今日入手した本

川端康成伝 - 双面の人

川端康成伝 - 双面の人

 小谷野氏は今まで、作家の伝記を三冊書いていて、これが4冊目である。今までのものもすべてもっているが、谷崎潤一郎里見紝の伝記は読んだが、久米正雄のものはまだ読んでいない。その作品を一つも読んでいない作家の評伝というのはどこからとりついていいのかよくわからない。もっとも谷崎だって里見だって、わたくしはほとんど読んでいないのだが。
 川端についても同じようなもので、読んでいるのは、「伊豆の踊子」「雪国」「千羽鶴」くらいではないかと思う。一方、三島由紀夫の作品は結構読んでいて、川端の作品?で一番印象にあるのは、三島の「春の雪」の帯につけられた異様にテンションの高い讃であるかもしれない(因みに、小谷野氏はこの推薦文を本気で書いていない「褒め殺し」の文であるとしているが、わたくしは本気なのではないかと思う。どこかで川端康成というひとは、自分に偽物意識、自分は本当の一流ではないという意識を持っていて、三島の「豊穣の海」(少なくとも「春の雪」や「奔馬」)の本気に気圧されて、そんな自分がノーベル賞をとってしまったという負い目からあのような「過剰」な文章を書いてしまったのではないだろうか?)。また、同じくかなりの作を読んでいる倉橋由美子の「夢の浮橋」は川端の「千羽鶴」などを下敷きにしていると思っているので、川端への興味はどちらかというとそういう方面からのものである。またわたしの師匠である吉田健一が、川端の死を「大往生です。
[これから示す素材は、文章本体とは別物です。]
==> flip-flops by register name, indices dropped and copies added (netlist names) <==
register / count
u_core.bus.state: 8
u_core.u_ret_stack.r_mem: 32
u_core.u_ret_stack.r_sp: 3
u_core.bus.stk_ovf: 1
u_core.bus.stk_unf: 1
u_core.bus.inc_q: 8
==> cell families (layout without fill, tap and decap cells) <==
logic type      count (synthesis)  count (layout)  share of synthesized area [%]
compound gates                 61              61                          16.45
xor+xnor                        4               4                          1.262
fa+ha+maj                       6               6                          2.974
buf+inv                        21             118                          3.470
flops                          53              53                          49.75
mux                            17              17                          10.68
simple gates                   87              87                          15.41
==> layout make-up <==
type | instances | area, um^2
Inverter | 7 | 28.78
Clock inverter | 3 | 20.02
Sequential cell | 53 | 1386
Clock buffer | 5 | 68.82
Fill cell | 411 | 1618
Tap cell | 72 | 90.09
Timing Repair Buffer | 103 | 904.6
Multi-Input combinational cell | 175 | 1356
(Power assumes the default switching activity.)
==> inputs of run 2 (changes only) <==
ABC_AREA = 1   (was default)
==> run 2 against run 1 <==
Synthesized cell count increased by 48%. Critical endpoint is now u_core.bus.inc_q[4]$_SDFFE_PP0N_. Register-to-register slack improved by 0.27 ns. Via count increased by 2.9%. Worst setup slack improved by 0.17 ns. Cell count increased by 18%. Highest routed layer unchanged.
`src/rtl/dnn_pool_pkg.sv`:
```
// Shared definitions for the pooling stages: window state encoding and
// counter sizing helpers evaluated at elaboration time.
package dnn_pool_pkg;

    typedef enum logic [0:0] {
        IDLE  = 1'b0,
        ACCUM = 1'b1
    } pool_state_e;

    function automatic int clog2(input int value);
        int res;
        res = 0;
        for (int i = 0; i < 31; i++) begin
            if ((32'sd1 << i) < value) begin
                res = i + 1;
            end
        end
        return res;
    endfunction

    // One extra bit so a count equal to POOL_SIZE is representable.
    function automatic int pool_cnt_w(input int pool_size);
        return clog2(pool_size) + 1;
    endfunction

endpackage

```
`src/rtl/pool_max2.sv`:
```
// Combinational signed two-input maximum; on a tie the held operand wins.
module pool_max2 #(
    parameter int W = 16
) (
    input  logic signed [W-1:0] held,
    input  logic signed [W-1:0] cand,
    output logic signed [W-1:0] max_out
);

    assign max_out = (cand > held) ? cand : held;

endmodule

```
`src/rtl/max_pool_stream.sv`:
```
// 1-D streaming max-pool with valid/ready on both sides and registered output.
// Optional averaging mode is compiled in with `define MAX_POOL_AVG_EN.
module max_pool_stream
    import dnn_pool_pkg::*;
#(
    parameter int OP_WIDTH  = 16,
    parameter int POOL_SIZE = 4
) (
    input  logic                       clk,
    input  logic                       reset,
    input  logic                       enable,
`ifdef MAX_POOL_AVG_EN
    input  logic                       avg_mode,
`endif
    input  logic                       in_valid,
    output logic                       in_ready,
    input  logic signed [OP_WIDTH-1:0] in_data,
    input  logic                       in_last,
    output logic                       out_valid,
    input  logic                       out_ready,
    output logic signed [OP_WIDTH-1:0] out_data,
    output logic                       out_last
);

    localparam int CNT_W = pool_cnt_w(POOL_SIZE);
    localparam logic [CNT_W-1:0] FULL_LEN = CNT_W'(POOL_SIZE);
    localparam logic [CNT_W-1:0] ONE_LEN  = CNT_W'(1);

    pool_state_e                state_r;
    logic [CNT_W-1:0]           count_r;
    logic signed [OP_WIDTH-1:0] max_r;
    logic                       pool_en_r;
    logic                       out_valid_r;
    logic signed [OP_WIDTH-1:0] out_data_r;
    logic                       out_last_r;

    logic                       start_s;
    logic                       accept_s;
    logic                       close_s;
    logic [CNT_W-1:0]           cnt_next_s;
    logic [CNT_W-1:0]           win_len_s;
    logic signed [OP_WIDTH-1:0] max_cmp_s;
    logic signed [OP_WIDTH-1:0] max_next_s;
    logic signed [OP_WIDTH-1:0] result_s;

`ifdef MAX_POOL_AVG_EN
    localparam int SHIFT = clog2(POOL_SIZE);
    localparam int SUM_W = OP_WIDTH + SHIFT;

    logic                    avg_mode_r;
    logic signed [SUM_W-1:0] sum_r;
    logic signed [SUM_W-1:0] sum_next_s;
    logic signed [SUM_W-1:0] avg_shift_s;
    logic                    avg_now_s;
`endif

    assign in_ready  = !out_valid_r | out_ready;
    assign out_valid = out_valid_r;
    assign out_data  = out_data_r;
    assign out_last  = out_last_r;

    pool_max2 #(.W(OP_WIDTH)) u_max2 (
        .held    (max_r),
        .cand    (in_data),
        .max_out (max_cmp_s)
    );

    // Next-window arithmetic for the sample currently offered upstream.
    always_comb begin
        start_s    = (state_r == IDLE);
        accept_s   = in_valid & in_ready;
        cnt_next_s = ONE_LEN;
        win_len_s  = ONE_LEN;
        max_next_s = in_data;
        if (start_s) begin
            cnt_next_s = ONE_LEN;
            win_len_s  = enable ? FULL_LEN : ONE_LEN;
            max_next_s = in_data;
        end else begin
            cnt_next_s = count_r + ONE_LEN;
            win_len_s  = pool_en_r ? FULL_LEN : ONE_LEN;
            max_next_s = max_cmp_s;
        end
        close_s  = accept_s & ((cnt_next_s == win_len_s) | in_last);
        result_s = max_next_s;
`ifdef MAX_POOL_AVG_EN
        // Averaging only applies when pooling is on; pass-through stays exact.
        if (start_s) begin
            sum_next_s = SUM_W'(in_data);
            avg_now_s  = enable & avg_mode;
        end else begin
            sum_next_s = sum_r + SUM_W'(in_data);
            avg_now_s  = pool_en_r & avg_mode_r;
        end
        avg_shift_s = sum_next_s >>> SHIFT;
        if (avg_now_s) begin
            result_s = avg_shift_s[OP_WIDTH-1:0];
        end else begin
            result_s = max_next_s;
        end
`endif
    end

    // Window state: mode latch, sample count and running max.
    always_ff @(posedge clk or negedge reset) begin
        if (!reset) begin
            state_r   <= IDLE;
            count_r   <= '0;
            max_r     <= '0;
            pool_en_r <= 1'b0;
`ifdef MAX_POOL_AVG_EN
            avg_mode_r <= 1'b0;
            sum_r      <= '0;
`endif
        end else if (accept_s) begin
            if (start_s) begin
                pool_en_r <= enable;
`ifdef MAX_POOL_AVG_EN
                avg_mode_r <= avg_mode;
`endif
            end
            max_r <= max_next_s;
`ifdef MAX_POOL_AVG_EN
            sum_r <= sum_next_s;
`endif
            if (close_s) begin
                state_r <= IDLE;
                count_r <= '0;
            end else begin
                state_r <= ACCUM;
                count_r <= cnt_next_s;
            end
        end
    end

    // Output register: reload on window close, otherwise drain on handshake.
    always_ff @(posedge clk or negedge reset) begin
        if (!reset) begin
            out_valid_r <= 1'b0;
            out_data_r  <= '0;
            out_last_r  <= 1'b0;
        end else if (close_s) begin
            out_valid_r <= 1'b1;
            out_data_r  <= result_s;
            out_last_r  <= in_last;
        end else if (out_valid_r && out_ready) begin
            out_valid_r <= 1'b0;
        end
    end

endmodule

```
`config.mk`:
```
export PLATFORM = sky130hd
export DESIGN_NAME = max_pool_stream
export DESIGN_NICKNAME = d
export VERILOG_FILES = /design/src/rtl/dnn_pool_pkg.sv /design/src/rtl/pool_max2.sv /design/src/rtl/max_pool_stream.sv
export SDC_FILE = /design/constraint.sdc
export NUM_CORES = 1
export LEC_CHECK = 0
export BUFFER_PORTS_ARGS = -buffer_cell sky130_fd_sc_hd__buf_2
export CELL_PAD_IN_SITES_DETAIL_PLACEMENT = 0
export CELL_PAD_IN_SITES_GLOBAL_PLACEMENT = 1
export CORE_MARGIN = 2
export CORE_UTILIZATION = 43
export CTS_CLUSTER_SIZE = 28
export DETAILED_ROUTE_END_ITERATION = 8
export PLACE_DENSITY_LB_ADDON = 0.1
export REMOVE_ABC_BUFFERS = 1
export SLEW_MARGIN = 5
export SYNTH_ARGS = -nofsm -noshare
export SYNTH_HDL_FRONTEND = slang
export SYNTH_SLANG_ARGS = --single-unit
```
`constraint.sdc`:
```
create_clock -name clk -period 2.8 [get_ports clk]
set_input_delay 0.14 -clock clk [delete_from_list [all_inputs] [get_ports clk]]
set_output_delay 0.14 -clock clk [all_outputs]
set_load 0.01 [all_outputs]
```
==> metrics.csv, run 1 <==
stage,metric,value,unit
worst_setup_path,CP endpoint kind,register,
sta,relative slew slack,40.4,%
place,Final Wtd Congestion,0.865,
routing,drt total wl,5400,um
sta,fmax,381,MHz
routing,drc violations,0,
synth,Syn Inst Count,224,
floorplan,Die ar.,6000,um2
cells_and_area,Layout fillers,479,
worst_hold_path,HP Class,in2reg,
place,post-DP HPWL,3700,um
cells_and_area,fin cells,340,
clocking,post-CTS setup buffers,0,
floorplan,Die Wd,77.5,um
global_routing,total track usage,19.6,%
synth,ys async rst share,100,%
clocking,TritonCTS clock tree,yes,
pwr,PD cells,836,nW/um2
worst_setup_path,critical path type,reg2reg,
cells_and_area,Final nets,308,
status,status,"complete, no violations",
clocking,Clock Tree Root,clkbuf_8,
pwr,maximum vdd drop,0.354,mV
routing,routed vias,1849,
floorplan,core area,5170,um2
sta,Final Hold Viols,0,
pwr,Pleak,1.28,nW
worst_setup_path,WP buf/inv,2,
synth,#FFs+latches synth,39,
clocking,TritonCTS buffer count,5,
cells_and_area,antenna fix cells,0,
worst_setup_path,CP max FO,10,
routing,Initial DRC Count,50,
worst_setup_path,Critical Path RT,2980,ps
synth,yosys warns,0,
place,Port-buffer cells,40,
worst_setup_path,cell family with most CP delay,simple AND/OR/NAND/NOR gates,
worst_setup_path,critical path arrival,2800,ps
place,Placed Cells,331,
worst_setup_path,Worst path slowest cell,nor4_4,
synth,synthesized cell area,2320,um2
pwr,Power Total,0.00229,W
sta,Layout Skew,6.17,ps
sta,"Period Utilization, post-route",93.6,%
clocking,Clock Latency Late Sink,290,ps
cells_and_area,share of post-route cells with drive strength above 1,30.4,%
run,total of max-cap violations,0,
global_routing,number of global-route vias before repair,1851,
sta,# setup viols final,0,
clocking,Sink Count,39,
routing,Routed Antenna Nets,0,
routing,routed vias/inst,5.44,
floorplan,Die Y-Extent,77.5,um
routing,WL per Instance,15.9,um
global_routing,GRT overflow,0,
synth,Synth cell types,39,
synth,ys flop type,dfrtp_1,
sta,post-layout min period,2620,ps
sta,setup TNS,0,ps
cells_and_area,Final Util,53.0,%
routing,DRT Pass-1 Iters,4,
floorplan,io pins,41,
floorplan,Std-Cell Rows,26,
global_routing,largest net degree at the start of global routing,40,
cells_and_area,"Area growth, synth to finish",18.1,%
global_routing,global-route wire length before repair,9350,um
clocking,CTS Buffer Depth,2,
clocking,Worst-path clk slew,80,ps
synth,"Avg Cell Area, Syn",10.4,um2
worst_setup_path,Setup crit start kind,register,
sta,final number of max-transition violations,0,
sta,RSZ-0062 raised after global routing,false,
sta,Slew @ Worst Pin,894,ps
synth,register area share after synthesis,42.0,%
synth,Post-synth EDFFs,0,
clocking,H-tree depth,2,
floorplan,Initial Utilization,44.9,%
worst_setup_path,"Cell Chain, Critical Path",inv_1 -> ha_1 -> nand4_2 -> nor4_4 -> a211o_2 -> o211ai_4 -> a31oi_4 -> buf_4 -> mux2_2,
global_routing,initial antenna violation count,0,
worst_setup_path,Slowest Stage Delay on Critical Path,390,ps
layout make-up:
| class | instances | area [um2] | share of cell area (%) |
|---|---|---|---|
| inverters | 21 | 78.8 | 2.88 |
| multi-input cells | 151 | 1200 | 43.8 |
| clock buffers | 8 | 100 | 3.65 |
| well taps | 70 | 87.6 | 3.20 |
| repair buffers | 51 | 298 | 10.9 |
| flip-flops and latches | 39 | 976 | 35.6 |
power breakdown:
group	internal [W]	leakage (nW)	total (W)	switching, W
sequential	0.000744	0.452	0.000864	0.000120
combinational	0.000436	0.779	0.00100	0.000568
clock	0.000225	0.0515	0.000424	0.000199
registers in the layout, indices dropped and copies added, names as in the netlist:
register	flops
count_r	3
max_r	16
out_data	16
out_last	1
out_valid	1
pool_en_r	1
state_r	1
final timing paths:
path                       startpoint            to  slack, ps  cells after the start
setup / recovery            max_r[15]      max_r[3]        180                      9
hold / removal                in_last    count_r[1]         60                      2
setup reg to reg            max_r[15]      max_r[3]        180                      9
hold reg to reg            count_r[1]    count_r[1]        490                      2
max in group asynchronous       reset  out_data[14]       1730                      2
min in group asynchronous       reset    count_r[2]        500                      2
synth_stat cells, types with 2 or more instances:
library cell | n | area share [%]
inv_1 | 20 | 3.2
clkbuf_1 | 9 | 1.5
a21o_1 | 2 | 0.65
dfrtp_1 | 39 | 42
ha_1 | 17 | 9.2
nand4_1 | 19 | 5.1
a21oi_1 | 6 | 1.3
a32o_1 | 2 | 0.86
a31oi_1 | 17 | 4.6
o21ai_0 | 2 | 0.43
nand2_1 | 11 | 1.8
mux2_4 | 10 | 6.5
buf_2 | 3 | 0.65
nand2b_1 | 2 | 0.54
o31ai_1 | 16 | 5.2
mux2_2 | 7 | 3.4
nor2_1 | 20 | 3.2
metal layers:
layer  GRT usage (%)  part of all wire, %  vias up
li1                -                    -      918
met1            26.7                   50      891
met2            31.3                   45       31
met3            3.95                  3.0        9
met4            6.61                  1.6        0
met5               0                    0        -
cell families (layout without fill, tap and decap cells):
family,count (synthesis),count (layout),share of synthesized area (%)
multiplexers,19,19,10.8
flip-flops,39,39,42.0
AO/OA/AOI/OAI,54,54,17.5
buffers and inverters,34,80,6.36
AND/OR/NAND/NOR,60,60,13.8
XOR/XNOR,1,1,0.377
adder cells (fa/ha/maj),17,17,9.16
metrics by stage:
step	setup slack, ps	area, um2	hold WS [ps]
global route	24.6	2740	48.6
floorplan	92.1	2250	-156
detailed placement	181	2630	316
finish	179	2740	63.4
global placement	251	2630	311
CTS	174	2740	48.9
cells in the final DEF, fill, tap and decap left out, drive strengths merged:
cell,count
a211o,1
a211oi,1
a21o,2
a21oi,6
a311oi,1
a31oi,18
a32o,2
and2,1
and3,1
buf,50
clkbuf,8
clkinv,1
dfrtp,39
dlygate4sd3,1
ha,17
inv,20
mux2,18
mux2i,1
nand2,11
nand2b,2
nand3,2
nand4,20
nor2,20
nor3,1
nor4,1
o211a,1
o211ai,1
o21ai,2
o21bai,1
o221ai,1
o31ai,16
o41ai,1
or2,1
xnor2,1
what timing repair did:
action | 4_1_cts | 5_1_grt
endpoints found under the hold margin | 31 | 0
hold buffers | 1 | 0
endpoints found under the setup margin | 0 | 0
gates resized for setup | 0 | 0
No activity file was read; power rests on OpenSTA's default activity.
==> run 2: changes to the inputs <==
Settings changed: REMOVE_ABC_BUFFERS 1 to not set.
==> metrics.csv, run 2 (synthesis results as in run 1) <==
stage,metric,value,unit,change
status,status,finished with violations,,
status,violated checks,hold timing,,
worst_hold_path,HP Class,in2async,,
routing,DRT Pass-1 Iters,4,,unchanged
routing,routed vias,1825,,-1.3%
floorplan,Die Y-Extent,77.5,um,unchanged
cells_and_area,"Area growth, synth to finish",16.3,%,
worst_setup_path,Setup crit start kind,register,,
pwr,Pint,0.00135,W,-3.9%
sta,relative slew slack,40.7,%,+0.25 points
worst_setup_path,critical path type,reg2reg,,
global_routing,largest net degree at the start of global routing,40,,unchanged
sta,"Period Utilization, post-route",93.1,%,-0.57 points
clocking,Clock Tree Root,clkbuf_8,,
worst_setup_path,CP endpoint kind,register,,
sta,post-layout min period,2610,ps,-16.0 ps
cells_and_area,Layout fillers,498,,+4.0%
sta,final worst slack,195,ps,+16.0 ps
pwr,Clock Power Share,16.6,%,-1.9 points
clocking,Sink Count,39,,unchanged
place,pre-CTS setup slack,203,ps,+22.8 ps
cells_and_area,antenna fix cells,0,,unchanged
worst_setup_path,critical path arrival,2780,ps,-20 ps
floorplan,Die ar.,6000,um2,unchanged
worst_setup_path,Critical Path RT,2980,ps,about the same
cells_and_area,"most common cell after layout, fill and taps aside",buf_2,,
worst_setup_path,CP max FO,10,,unchanged
clocking,post-CTS setup buffers,0,,unchanged
pwr,Comb pwr share,44.6,%,+0.8 points
pwr,Pleak,1.25,nW,-2.2%
pwr,Switching Share,39.0,%,+0.27 points
sta,Hold Worst Slack,-25.6,ps,-89.1 ps
sta,# setup viols final,0,,unchanged
clocking,CTS Buffer Depth,2,,unchanged
floorplan,io pins,41,,unchanged
sta,Slew @ Worst Pin,890,ps,-3.74 ps
pwr,Seq pwr share,38.8,%,+1.1 points
sta,Final Hold Viols,39,,+39
routing,Initial DRC Count,65,,+30%
floorplan,core area,5170,um2,unchanged
sta,fmax,384,MHz,+0.61%
routing,drt total wl,5100,um,-5.6%
sta,setup TNS,0,ps,unchanged
pwr,maximum vdd drop,0.304,mV,-14%
place,post-DP HPWL,3630,um,-1.8%
routing,drc violations,0,,unchanged
sta,RSZ-0062 raised after global routing,false,,
synth,Syn Nets,263,,
worst_setup_path,reg2reg start,max_r[15],,
place,Port-buffer cells,40,,unchanged
clocking,Worst-path clk slew,70,ps,about the same
routing,routed vias/inst,5.38,,-1.0%
floorplan,Std-Cell Rows,26,,unchanged
clocking,H-tree depth,2,,unchanged
cells_and_area,share of post-route cells with drive strength above 1,30.9,%,+0.48 points
floorplan,Die Wd,77.5,um,unchanged
run,total of max-cap violations,0,,unchanged
pwr,PD cells,819,nW/um2,-2.1%
clocking,Post-CTS Hold Buffers,0,,-1
global_routing,GRT overflow,0,,unchanged
floorplan,Initial Utilization,44.9,%,unchanged
global_routing,initial antenna violation count,0,,unchanged
global_routing,number of global-route vias before repair,1804,,-2.5%
global_routing,total track usage,19.0,%,-0.65 points
clocking,TritonCTS buffer count,5,,unchanged
cells_and_area,Final nets,307,,-0.32%
worst_setup_path,RR Endpoint,max_r[4],,
worst_setup_path,R2R setup slack,190,ps,+20 ps
cells_and_area,"commonest non-fill, non-tap cells in the layout","40 x buf_2, 39 x dfrtp_1, 20 x inv_1",,
sta,final number of max-transition violations,0,,unchanged
clocking,TritonCTS clock tree,yes,,
clocking,Clock Latency Late Sink,290,ps,about the same
global_routing,global-route wire length before repair,9110,um,-2.5%
place,Final Wtd Congestion,0.836,,-3.4%
routing,Routed Antenna Nets,0,,unchanged
pwr,Sw Pwr,0.000861,W,-2.8%
worst_setup_path,worst reg2reg path depth,9,,unchanged
sta,Layout Skew,4.47,ps,-1.70 ps
routing,WL per Instance,15.0,um,-5.3%
## run 2: worst max-delay path, stage by stage (launching register included)
cell	delay [ps]
dfrtp_1	370
inv_1	50
ha_1	380
nand4_2	210
nor4_4	380
a211o_2	220
o211ai_4	100
a31oi_4	190
buf_4	250
mux2_2	350
## run 2: metrics by stage
stage | util [%] | hold WS [ps] | instance area, um2 | instances | total power (W)
2_1_floorplan | - | -156 | 2320 | 224 | 0.00155
3_3_place_gp | 50.6 | 321 | 2620 | 331 | 0.00185
3_5_place_dp | 50.6 | 324 | 2620 | 331 | 0.00187
4_1_cts | 52.2 | 5.48 | 2700 | 339 | 0.00225
5_1_grt | 52.2 | 51.0 | 2700 | 339 | 0.00240
6_report | 52.2 | -25.6 | 2700 | 339 | 0.00221
## run 2: worst max-delay path by stage
stage               from         to  slack [ps]
2_1_floorplan  max_r[15]  max_r[10]         320
3_3_place_gp   max_r[15]   max_r[4]         260
3_5_place_dp   max_r[15]   max_r[4]         200
4_1_cts        max_r[15]   max_r[4]         180
5_1_grt        max_r[15]   max_r[4]           8
6_report       max_r[15]   max_r[4]         190
## run 2: power groups by stage
stage	sequential [W]	clock [W]	combinational [W]
3_3_place_gp	0.000865	0	0.000990
5_1_grt	0.000886	0.000404	0.00111
3_5_place_dp	0.000871	0	0.000995
4_1_cts	0.000860	0.000390	0.000999
6_report	0.000859	0.000366	0.000986
2_1_floorplan	0.000895	0	0.000652
## run 2: area by class of cell
| type | instances | area (um2) | share of cell area, % |
|---|---|---|---|
| repair buffers | 50 | 275 | 10.2 |
| clock buffers | 7 | 76.3 | 2.83 |
| inverters | 21 | 78.8 | 2.92 |
| clock inverters | 1 | 5.00 | 0.185 |
| well taps | 70 | 87.6 | 3.24 |
| flip-flops and latches | 39 | 976 | 36.1 |
| multi-input cells | 151 | 1200 | 44.5 |
## run 2: repair_timing
action | in CTS | in global routing
resized for setup | 0 | 2
endpoints found under the setup margin | 0 | 5
hold endpoints to repair | 0 | 0
## run 2: metal layers
layer / share of wire, % / up-vias / track usage, %
met4: 1.2 / 0 / 5.18
met3: 3.6 / 7 / 4.07
li1: - / 923 / -
met5: 0 / - / 0
met1: 50 / 859 / 26.2
met2: 45 / 36 / 30.3
## config.mk

```make
export PLATFORM = sky130hd
export DESIGN_NAME = input_cmd_scheduler
export DESIGN_NICKNAME = d
export VERILOG_FILES = /design/src/rtl/input_cmd_scheduler.sv
export SDC_FILE = /design/constraint.sdc
export NUM_CORES = 1
export LEC_CHECK = 0
export BUFFER_PORTS_ARGS = -buffer_cell sky130_fd_sc_hd__buf_4
export CAP_MARGIN = 15
export CORE_AREA = 2 2 98 138
export DETAILED_ROUTE_END_ITERATION = 7
export DIE_AREA = 0 0 100 140
export GPL_TIMING_DRIVEN = 0
export PLACE_DENSITY_LB_ADDON = 0.1
export REMOVE_ABC_BUFFERS = 1
export SKIP_CTS_REPAIR_TIMING = 1
export SYNTH_ARGS = -nofsm -noshare
export SYNTH_HDL_FRONTEND = slang
export SYNTH_SLANG_ARGS = --single-unit
```

## constraint.sdc

```tcl
create_clock -name clk -period 2.52 [get_ports clk]
set_input_delay 0.252 -clock clk [delete_from_list [all_inputs] [get_ports clk]]
set_output_delay 0.252 -clock clk [all_outputs]
set_load 0.1 [all_outputs]
```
何もいうことはありません」といったのも、三島の死を「事故死」とした(情事の好きな文士が媚薬の量を間違えた、あるいは蝶気違いの文士が蝶を追いかけて崖から落ちた)のと並んでよく覚えている。
 もう一つ川端の名前で思い出すのが、林達夫の「新しき幕明き」にある次のような文である。「(戦後すぐの軽薄な言論の横行に辟易としていたときに)私の心に素直に這入ってきてなぐさめになってくれた文章に、たった一つの川端康成氏の小さな感想文がある。島木健作を追悼して、「私の生涯は『出発まで』もなく、さうしてすでに終つたと、今は感ぜられてならない。古の山河にひとり還つてゆくだけである。私はもう死んだ者として、あはれな日本の美しさのほかのことは、これから一行も書かうとは思はない。・・・」と静かに語る氏の言葉ほど当時その不思議な重量感をもって私の肺腑をついたものはなかった。」
 川端というひとは、なかなかこのような枯れたひとでは本当はなかったということは、本書で小谷野氏が縷々述べるところであるようであるし、この島木健作の追悼文をふくめた終戦直後の川端の言動に小谷野氏は批判的なのであるが、とにかく川端氏の追悼文が、林氏にこのような感想を抱かせたのは事実である。もっとも林氏は意外とだまされやすいひとでもあるようで、この川端の文のエピソードのあと、ドーデの『月曜物語』の「最後の授業」を読んで嗚咽したなどとも書いている。篠沢秀夫氏の「フランス文学講義2」によれば、ドーデはアルザス地方のことを知らないからこんなことを書いているので、もともとここはドイツ語圏なので、これからフランス語を話すのが禁止されるわけではなく、母国語でないフランス語の授業がなくなるだけなのだそうである。案外とこの追悼文はドーデの小説のようなアジ効果をひそかにねらったものであったのかもしれない。少なくとも戦後しばらくは、降りていたほうが安全という川端の嗅覚のようなものの現れであるのかもしれない。
 詳細な索引があるので、後のほうにでてくることにも言及したが、実はまだ「序文」を読んだだけである。その「序文」の22ページの以下の文章の文意がとれなかった。「しかも、当初川端に師事していたのが、不遇のゆえ精神に変調を来し、川端を恨むようになった耕治人が、この内田と一緒にいたということが、この解題に書いてある。」 誤植だろうか? 「耕治人が」⇒「耕治人で」?